▶ [WHAT TO DO]
Starting at the line that contains "RSZ-0062 raised after global routing = false" in the listing below, write out every line word for word until you have written the line that contains "Post-synth top area share = 0.762".

▶ [DATA PROVIDED]
┏━━

<file path="src/hw/rtl/dkdl_pkg.sv">
// Shared types and codes for the depth-keyed display list.
// No dependencies; imported by every module of the block except dkdl_ram.
package dkdl_pkg;

  localparam int DEPTH_W = 16;
  localparam int CHAR_W  = 16;
  localparam int MAT_W   = 32;
  localparam int NAME_W  = 16;

  // record kinds
  localparam logic [1:0] OP_CLEAR   = 2'd0;
  localparam logic [1:0] OP_REMOVE  = 2'd1;
  localparam logic [1:0] OP_PLACE   = 2'd2;
  localparam logic [1:0] OP_READOUT = 2'd3;

  typedef logic [DEPTH_W-1:0] depth_t;

  // one stored placement, as held in the slot RAM
  typedef struct packed {
    depth_t              depth;
    logic [CHAR_W-1:0]   character;
    logic                has_char;
    logic                has_mat;
    logic [MAT_W-1:0]    matrix;
    logic [NAME_W-1:0]   name;
  } slot_t;

  localparam int SLOT_W = $bits(slot_t);

  // results of the shared depth comparator
  typedef struct packed {
    logic eq;     // candidate equals the search key
    logic above;  // candidate above the last depth sent
    logic below;  // candidate below the best depth found so far
  } cmp_res_t;

endpackage

</file>
<file path="src/hw/rtl/dkdl_ram.sv">
// Generic simple dual-port RAM: one write port, one registered read port.
// No dependencies.
module dkdl_ram #(
  parameter int WIDTH  = 8,
  parameter int DEPTH  = 32,
  parameter int ADDR_W = 5
) (
  input  logic              clk,
  input  logic              we,
  input  logic [ADDR_W-1:0] waddr,
  input  logic [WIDTH-1:0]  wdata,
  input  logic [ADDR_W-1:0] raddr,
  output logic [WIDTH-1:0]  rdata
);

  logic [WIDTH-1:0] mem [DEPTH];

  always_ff @(posedge clk) begin
    if (we) begin
      mem[waddr] <= wdata;
    end
    rdata <= mem[raddr];
  end

endmodule

</file>
<file path="src/hw/rtl/dkdl_cmp.sv">
// Shared depth comparator used by both the key search and the ordered readout.
// Depends on dkdl_pkg.
module dkdl_cmp (
  input  dkdl_pkg::depth_t   cand,
  input  dkdl_pkg::depth_t   key,
  input  dkdl_pkg::depth_t   floor_d,
  input  dkdl_pkg::depth_t   best_d,
  output dkdl_pkg::cmp_res_t res
);

  import dkdl_pkg::*;

  always_comb begin
    res.eq    = (cand == key);
    res.above = (cand > floor_d);
    res.below = (cand < best_d);
  end

endmodule

</file>
<file path="src/hw/rtl/depth_keyed_display_list.sv">
// Top level of the depth-keyed display list: sequencer, slot RAM and result register.
// Depends on dkdl_pkg, dkdl_ram and dkdl_cmp.
//
//  Channel  Direction  Handshake              Payload
//  -------  ---------  ---------------------  ---------------------------------------------
//  in       sink       in_valid / in_stall    operation, depth, is_move, char_present,
//                                             char_code, matrix_present, matrix_ref, name_ref
//  out      source     out_valid / out_stall  entry_*, last, empty_res, overflow
//
// Operation: a clear is done when it is accepted. A remove or place scans the slot RAM one
// entry a cycle, then a remove shifts the tail down one entry a cycle and a place writes
// the entry in S_PUT unless the list overflows. A readout is a selection sort over the RAM
// read port: each result takes a full scan of the list and then waits in the output
// register for its transfer. Reset clears the list count, the overflow flag and the
// sequencer; RAM contents are left as they are. in_stall is high whenever a record is in
// progress, and a stalled result holds the sequencer until the transfer completes.
module depth_keyed_display_list #(
  parameter int ENTRIES = 32
) (
  input  logic                        clk,
  input  logic                        rst,
  // input channel
  input  logic                        in_valid,
  output logic                        in_stall,
  input  logic [1:0]                  operation,
  input  dkdl_pkg::depth_t            depth,
  input  logic                        is_move,
  input  logic                        char_present,
  input  logic [dkdl_pkg::CHAR_W-1:0] char_code,
  input  logic                        matrix_present,
  input  logic [dkdl_pkg::MAT_W-1:0]  matrix_ref,
  input  logic [dkdl_pkg::NAME_W-1:0] name_ref,
  // output channel
  output logic                        out_valid,
  input  logic                        out_stall,
  output dkdl_pkg::depth_t            entry_depth,
  output logic [dkdl_pkg::CHAR_W-1:0] entry_character,
  output logic                        entry_has_character,
  output logic                        entry_has_matrix,
  output logic [dkdl_pkg::MAT_W-1:0]  entry_matrix,
  output logic [dkdl_pkg::NAME_W-1:0] entry_name,
  output logic                        last,
  output logic                        empty_res,
  output logic                        overflow
);

  import dkdl_pkg::*;

  localparam int AW = (ENTRIES > 1) ? $clog2(ENTRIES) : 1;
  localparam int CW = $clog2(ENTRIES + 1);
  localparam logic [CW-1:0] FULL = CW'(ENTRIES);

  // sequencer states
  localparam logic [2:0] S_IDLE  = 3'd0;
  localparam logic [2:0] S_SCAN  = 3'd1;  // search for the record's depth
  localparam logic [2:0] S_SHIFT = 3'd2;  // close the gap after a remove
  localparam logic [2:0] S_PUT   = 3'd3;  // write a new or updated entry
  localparam logic [2:0] S_RSCAN = 3'd4;  // find the next depth in order
  localparam logic [2:0] S_ROUT  = 3'd5;  // result waiting for its transfer

  logic [2:0]  state;
  logic [CW-1:0] count;
  logic        ovf;

  // held record
  logic [1:0]        req_op;
  depth_t            req_depth;
  logic              req_move;
  logic              req_hc;
  logic [CHAR_W-1:0] req_char;
  logic              req_hm;
  logic [MAT_W-1:0]  req_mat;
  logic [NAME_W-1:0] req_name;

  // scan control
  logic [CW-1:0] idx;       // next RAM address to issue
  logic          rd_valid;  // RAM data valid this cycle
  logic [CW-1:0] rd_idx;    // address the RAM data came from
  logic          found;
  logic [CW-1:0] found_idx;
  slot_t         found_rec;

  // readout selection
  logic          first;     // no result sent yet in this readout
  logic          have;      // best holds a candidate
  slot_t         best;
  depth_t        prev_depth;
  logic [CW-1:0] sent;

  // RAM ports
  logic              ram_we;
  logic [AW-1:0]     ram_waddr;
  slot_t             ram_wdata;
  logic [SLOT_W-1:0] ram_rdata;
  slot_t             rd_rec;
  logic              issue;
  logic              scan_done;
  cmp_res_t          cmp;
  slot_t             fresh_rec;
  slot_t             merged_rec;
  logic [CW-1:0]     shift_dst;
  logic              in_xfer;
  logic              out_xfer;

  assign in_stall  = (state != S_IDLE);
  assign in_xfer   = in_valid && !in_stall;
  assign out_xfer  = out_valid && !out_stall;
  assign rd_rec    = slot_t'(ram_rdata);
  assign issue     = ((state == S_SCAN) || (state == S_SHIFT) || (state == S_RSCAN))
                     && (idx < count);
  assign scan_done = (idx == count) && !rd_valid;
  assign shift_dst = rd_idx - CW'(1);

  dkdl_ram #(
    .WIDTH  (SLOT_W),
    .DEPTH  (ENTRIES),
    .ADDR_W (AW)
  ) u_ram (
    .clk   (clk),
    .we    (ram_we),
    .waddr (ram_waddr),
    .wdata (ram_wdata),
    .raddr (idx[AW-1:0]),
    .rdata (ram_rdata)
  );

  dkdl_cmp u_cmp (
    .cand    (rd_rec.depth),
    .key     (req_depth),
    .floor_d (prev_depth),
    .best_d  (best.depth),
    .res     (cmp)
  );

  // entry built from the record alone: absent character or matrix stores zero
  always_comb begin
    fresh_rec.depth     = req_depth;
    fresh_rec.character = req_hc ? req_char : '0;
    fresh_rec.has_char  = req_hc;
    fresh_rec.has_mat   = req_hm;
    fresh_rec.matrix    = req_hm ? req_mat : '0;
    fresh_rec.name      = req_name;
  end

  // partial update of an existing entry; has-character flag is left alone
  always_comb begin
    merged_rec = found_rec;
    if (req_hc) begin
      merged_rec.character = req_char;
    end
    if (req_hm) begin
      merged_rec.matrix  = req_mat;
      merged_rec.has_mat = 1'b1;
    end
    if (req_name != '0) begin
      merged_rec.name = req_name;
    end
  end

  // RAM write side
  always_comb begin
    ram_we    = 1'b0;
    ram_waddr = count[AW-1:0];
    ram_wdata = fresh_rec;
    if ((state == S_SHIFT) && rd_valid) begin
      ram_we    = 1'b1;
      ram_waddr = shift_dst[AW-1:0];
      ram_wdata = rd_rec;
    end else if (state == S_PUT) begin
      ram_we = 1'b1;
      if (found) begin
        ram_waddr = found_idx[AW-1:0];
        ram_wdata = (!req_move && req_hc) ? fresh_rec : merged_rec;
      end
    end
  end

  // held record: payload only, loaded on an accepted transfer
  always_ff @(posedge clk) begin
    if (in_xfer) begin
      req_op    <= operation;
      req_depth <= depth;
      req_move  <= is_move;
      req_hc    <= char_present;
      req_char  <= char_code;
      req_hm    <= matrix_present;
      req_mat   <= matrix_ref;
      req_name  <= name_ref;
    end
  end

  always_ff @(posedge clk) begin
    if (rst) begin
      state     <= S_IDLE;
      count     <= '0;
      ovf       <= 1'b0;
      rd_valid  <= 1'b0;
      out_valid <= 1'b0;
      idx       <= '0;
      found     <= 1'b0;
      first     <= 1'b0;
      have      <= 1'b0;
      sent      <= '0;
    end else begin
      rd_valid <= issue;
      rd_idx   <= idx;
      if (issue) begin
        idx <= idx + CW'(1);
      end

      case (state)
        S_IDLE: begin
          if (in_xfer) begin
            idx   <= '0;
            found <= 1'b0;
            case (operation)
              OP_CLEAR: begin
                count <= '0;
                ovf   <= 1'b0;
              end
              OP_REMOVE, OP_PLACE: begin
                state <= S_SCAN;
              end
              default: begin
                // readout
                sent  <= '0;
                first <= 1'b1;
                have  <= 1'b0;
                if (count == '0) begin
                  entry_depth         <= '0;
                  entry_character     <= '0;
                  entry_has_character <= 1'b0;
                  entry_has_matrix    <= 1'b0;
                  entry_matrix        <= '0;
                  entry_name          <= '0;
                  last                <= 1'b1;
                  empty_res           <= 1'b1;
                  overflow            <= ovf;
                  out_valid           <= 1'b1;
                  state               <= S_ROUT;
                end else begin
                  state <= S_RSCAN;
                end
              end
            endcase
          end
        end

        S_SCAN: begin
          if (rd_valid && cmp.eq) begin
            found     <= 1'b1;
            found_idx <= rd_idx;
            found_rec <= rd_rec;
          end
          if (scan_done) begin
            if (req_op == OP_REMOVE) begin
              if (found) begin
                idx   <= found_idx + CW'(1);
                state <= S_SHIFT;
              end else begin
                state <= S_IDLE;
              end
            end else if (found || (count < FULL)) begin
              state <= S_PUT;
            end else begin
              ovf   <= 1'b1;
              state <= S_IDLE;
            end
          end
        end

        S_SHIFT: begin
          if (scan_done) begin
            count <= count - CW'(1);
            state <= S_IDLE;
          end
        end

        S_PUT: begin
          if (!found) begin
            count <= count + CW'(1);
          end
          state <= S_IDLE;
        end

        S_RSCAN: begin
          if (rd_valid && (first || cmp.above) && (!have || cmp.below)) begin
            have <= 1'b1;
            best <= rd_rec;
          end
          if (scan_done) begin
            entry_depth         <= best.depth;
            entry_character     <= best.character;
            entry_has_character <= best.has_char;
            entry_has_matrix    <= best.has_mat;
            entry_matrix        <= best.matrix;
            entry_name          <= best.name;
            last                <= ((sent + CW'(1)) == count);
            empty_res           <= 1'b0;
            overflow            <= ovf;
            out_valid           <= 1'b1;
            state               <= S_ROUT;
          end
        end

        S_ROUT: begin
          if (out_xfer) begin
            out_valid <= 1'b0;
            if (last) begin
              state <= S_IDLE;
            end else begin
              sent       <= sent + CW'(1);
              prev_depth <= best.depth;
              first      <= 1'b0;
              have       <= 1'b0;
              idx        <= '0;
              state      <= S_RSCAN;
            end
          end
        end

        default: begin
          state <= S_IDLE;
        end
      endcase
    end
  end

endmodule

</file>
<file path="config.mk">
export PLATFORM = sky130hd
export DESIGN_NAME = depth_keyed_display_list
export DESIGN_NICKNAME = d
export VERILOG_FILES = /design/src/hw/rtl/dkdl_pkg.sv /design/src/hw/rtl/dkdl_ram.sv /design/src/hw/rtl/dkdl_cmp.sv /design/src/hw/rtl/depth_keyed_display_list.sv
export SDC_FILE = /design/constraint.sdc
export NUM_CORES = 2
export LEC_CHECK = 0
export BUFFER_PORTS_ARGS = -buffer_cell sky130_fd_sc_hd__buf_4
export CAP_MARGIN = 20
export CORE_ASPECT_RATIO = 1.4
export CORE_MARGIN = 1.5
export CORE_UTILIZATION = 40
export DETAILED_ROUTE_END_ITERATION = 8
export PLACE_DENSITY = 0.62
export SETUP_SLACK_MARGIN = 0.1
export SYNTH_ARGS = -nofsm -noshare
export SYNTH_HDL_FRONTEND = slang
export SYNTH_SLANG_ARGS = --single-unit
</file>
<file path="constraint.sdc">
create_clock -name clk -period 12.4 [get_ports clk]
set_input_delay 3.72 -clock clk [delete_from_list [all_inputs] [get_ports clk]]
set_output_delay 3.72 -clock clk [all_outputs]
set_load 0.03 [all_outputs]
</file>
==> out/qor.txt <==
Status = finished clean
Postcts setup bufs = 0
Worst path most repeated cell = buf_4
Non-filler cells, final = 10,057
Compound-Gate Fraction of Synth Area = 0.0332
Vias in the first global route = 59,611
H-tree Lvls = 5
Worst-path clk slew = 0.06 ns
Largest family of logic cells by synthesized area = multiplexers
Syn. warnings = 0
Routed WL = 318,000 um
Starting Density = 0.402
Synth area leaders = edfxtp_1, mux4_2, mux2i_1
Max-slew violation count = 0
Met3 global-route usage = 0.0360
Core ar. = 0.293 mm^2
First-pass GRT wire length = 447,000 um
Crit-path max FO = 65
Final period utilization = 0.518
Synthesis-to-layout area growth = 14.3%
Skew final = 0.0617 ns
Mapped cell area = 0.118 mm^2
Pleak = 42.7 nW
Gr usage total = 0.210
Initial antenna violation count = 12
Adder-cell share of the synthesized area = 0.00517
Maximum clock rate = 156 MHz
Met2 Resource Use GR = 0.349
Clock Sinks = 3,095
Post-synth ARST share = 0
Largest net degree at the start of global routing = 141
Placed insts = 9,506
DR vias/cell = 5.86
Hold_buf cts = 0
Least-Margin Pin Slew = 1.24 ns
Sum Neg Setup Slack = 0 ns
Via count = 58,929
Placed wire-length estimate = 178,000 um
Final hold vios = 0
Normalized max-slew margin = 0.175
Post-synthesis xor/xnor area fraction = 0.00268
Worst path bufs/invs = 2
VDD IR max = 130 uV
Share of cells above drive strength 1 = 0.252
CTS tree = done
Busiest grt layer = met2
Cells along the critical path = buf_4, or3_1, buf_4
Worst Setup Path Type = flip-flop to output pin
Area after DPL = 0.125 mm^2
Nets@finish = 6,039
Cell variety after synth = 70
Max Cap Violations = 0
# IOs = 176
CP peak stage delay = 0.72 ns
Die height = 645 um
Commonest non-fill, non-tap cell in the layout = edfxtp_1
Post-synthesis sequential area ratio = 0.780
Clock Tree Buf Depth = 4
TritonRoute pass-1 iters = 6
Hold crit path type = flip-flop to flip-flop
Number of I/O port buffers = 175
RSZ-0062 raised after global routing = false
Delay-heaviest family, CP = buffers and inverters
Syn_nets = 5,654
Met1 usage = 0.285
Post-route ant nets = 0
Yosys top cell by area = edfxtp_1
Seq cells post-synth = 3,095
Drt drc = 0
Root Buffer = clkbuf_16
Setup crit start kind = flip-flop
Commonest non-fill, non-tap cells in the layout = edfxtp_1, mux4_2, buf_4, clkbuf_16, mux2i_1
Num CTS Buffers = 296
CP endpoint kind = output pin
Fillers = 24,088
Cell Pwr Density = 176 mW/mm^2
Post-synth EDFFs = 2,986
Post-synth top area share = 0.762
Worst-skew pair later-pin latency = 0.87 ns
Row Count = 235
Final setup fails = 0
Post-route cell area = 0.134 mm^2
Avg Cell Area, Syn = 21.3 um^2
Die width = 461 um
Final RePlAce weighted congestion = 0.803
Mux contribution to synthesized area = 0.141
Initial DRC count = 6,674
PnR worst setup slack = 5.98 ns
Fin crit period = 6.42 ns
Die area = 0.298 mm^2
CP Data Arrival Time = 2.70 ns
Synth Area in Simple Gates = 0.0231
Mapped Cells = 5,517
Critical Path RT = 8.68 ns
Top_reg_cell synth = edfxtp_1
Core Util, Final = 0.460
Dpl ws = 6.37 ns
GRT overflow = 0
Post-cts sizing count = 0
Drt wl/cell = 31.6 um
Critical path's slowest cell = buf_4
## sequential cells by signal, indices dropped and copies added (netlist names), 2 cells and up
register / cells
best: 82
count: 6
entry_character: 16
entry_depth: 16
entry_matrix: 32
entry_name: 16
found_idx: 6
found_rec: 82
idx: 6
prev_depth: 16
rd_idx: 6
req_char: 16
req_depth: 16
req_mat: 32
req_name: 16
req_op: 2
sent: 6
state: 3
u_ram.mem: 2624
u_ram.rdata: 82
## worst reg2reg max path, cell delays in order (launching register included)
cell and delay, ns:
dfxtp_1 0.82, and4bb_4 1.06, nand2_1 0.20, o21ai_0 0.18, nand2_1 0.51, nor2_4 1.03
buf_4 0.69, buf_4 0.83
## cell type report
| type | instances | area (um^2) | share of cell area |
|---|---|---|---|
| Antenna cell | 7 | 17.5 | 0.000130 |
| Clock buffer | 386 | 8080 | 0.0600 |
| Clock inverter | 150 | 1590 | 0.0118 |
| Inverter | 54 | 210 | 0.00156 |
| Multi-Input combinational cell | 2063 | 24600 | 0.183 |
| Sequential cell | 3095 | 91900 | 0.683 |
| Tap cell | 3910 | 4890 | 0.0364 |
| Timing Repair Buffer | 392 | 3240 | 0.0241 |
## layer usage
layer | wire, um | part of all wire
met3 | 25600 | 0.080
met4 | 9380 | 0.030
met5 | 32 | 0.00010
met2 | 158000 | 0.50
met1 | 125000 | 0.39
## synth_stat cells, drive strengths merged (52+ instances only)
library cell	number
nor2	94
a21oi	109
inv	52
clkbuf	140
o221ai	61
buf	165
a221oi	76
mux4	621
dfxtp	109
edfxtp	2986
nand2	210
o21ai	145
and3	86
mux2i	236
## kinds of logic (layout without fill, tap and decap cells)
| family | Yosys count | count (layout) |
|---|---|---|
| flip-flops | 3095 | 3095 |
| multiplexers | 875 | 875 |
| AO/OA/AOI/OAI | 557 | 557 |
| AND/OR/NAND/NOR | 547 | 547 |
| buffers and inverters | 359 | 982 |
| adder cells (fa/ha/maj) | 48 | 48 |
| XOR/XNOR | 36 | 36 |
| other | 0 | 7 |
## power breakdown
| part | switching (W) | internal, W |
|---|---|---|
| combinational | 0.00150 | 0.000663 |
| sequential | 0.000219 | 0.0122 |
| clock | 0.00388 | 0.00523 |
| total | 0.00559 | 0.0181 |
## path summary, 6_finish.rpt
check | end | slack, ns | start | cells after the start
worst max-delay path | in_stall | 5.98 | state[2]$_SDFFE_PP0P_ | 3
worst min-delay path | prev_depth[8]$_DFFE_PP_ | 0.45 | best[74]$_DFFE_PP_ | 0
worst max register to register | u_ram.mem[23][7]$_DFFE_PP_ | 6.63 | state[1]$_SDFFE_PP0P_ | 7
worst min register to register | prev_depth[8]$_DFFE_PP_ | 0.45 | best[74]$_DFFE_PP_ | 0
## metrics by stage
stage / hold WS (ns) / total power, W
finish: 0.449 / 0.0237
global route: 0.451 / 0.0244
CTS: 0.440 / 0.0238
detailed placement: 0.413 / 0.0148
global placement: 0.426 / 0.0148
floorplan: 0.400 / 0.0139
No activity file was read; power rests on OpenSTA's default activity.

┗━━

▶ [FINAL ANSWER]
RSZ-0062 raised after global routing = false
Delay-heaviest family, CP = buffers and inverters
Syn_nets = 5,654
Met1 usage = 0.285
Post-route ant nets = 0
Yosys top cell by area = edfxtp_1
Seq cells post-synth = 3,095
Drt drc = 0
Root Buffer = clkbuf_16
Setup crit start kind = flip-flop
Commonest non-fill, non-tap cells in the layout = edfxtp_1, mux4_2, buf_4, clkbuf_16, mux2i_1
Num CTS Buffers = 296
CP endpoint kind = output pin
Fillers = 24,088
Cell Pwr Density = 176 mW/mm^2
Post-synth EDFFs = 2,986
Post-synth top area share = 0.762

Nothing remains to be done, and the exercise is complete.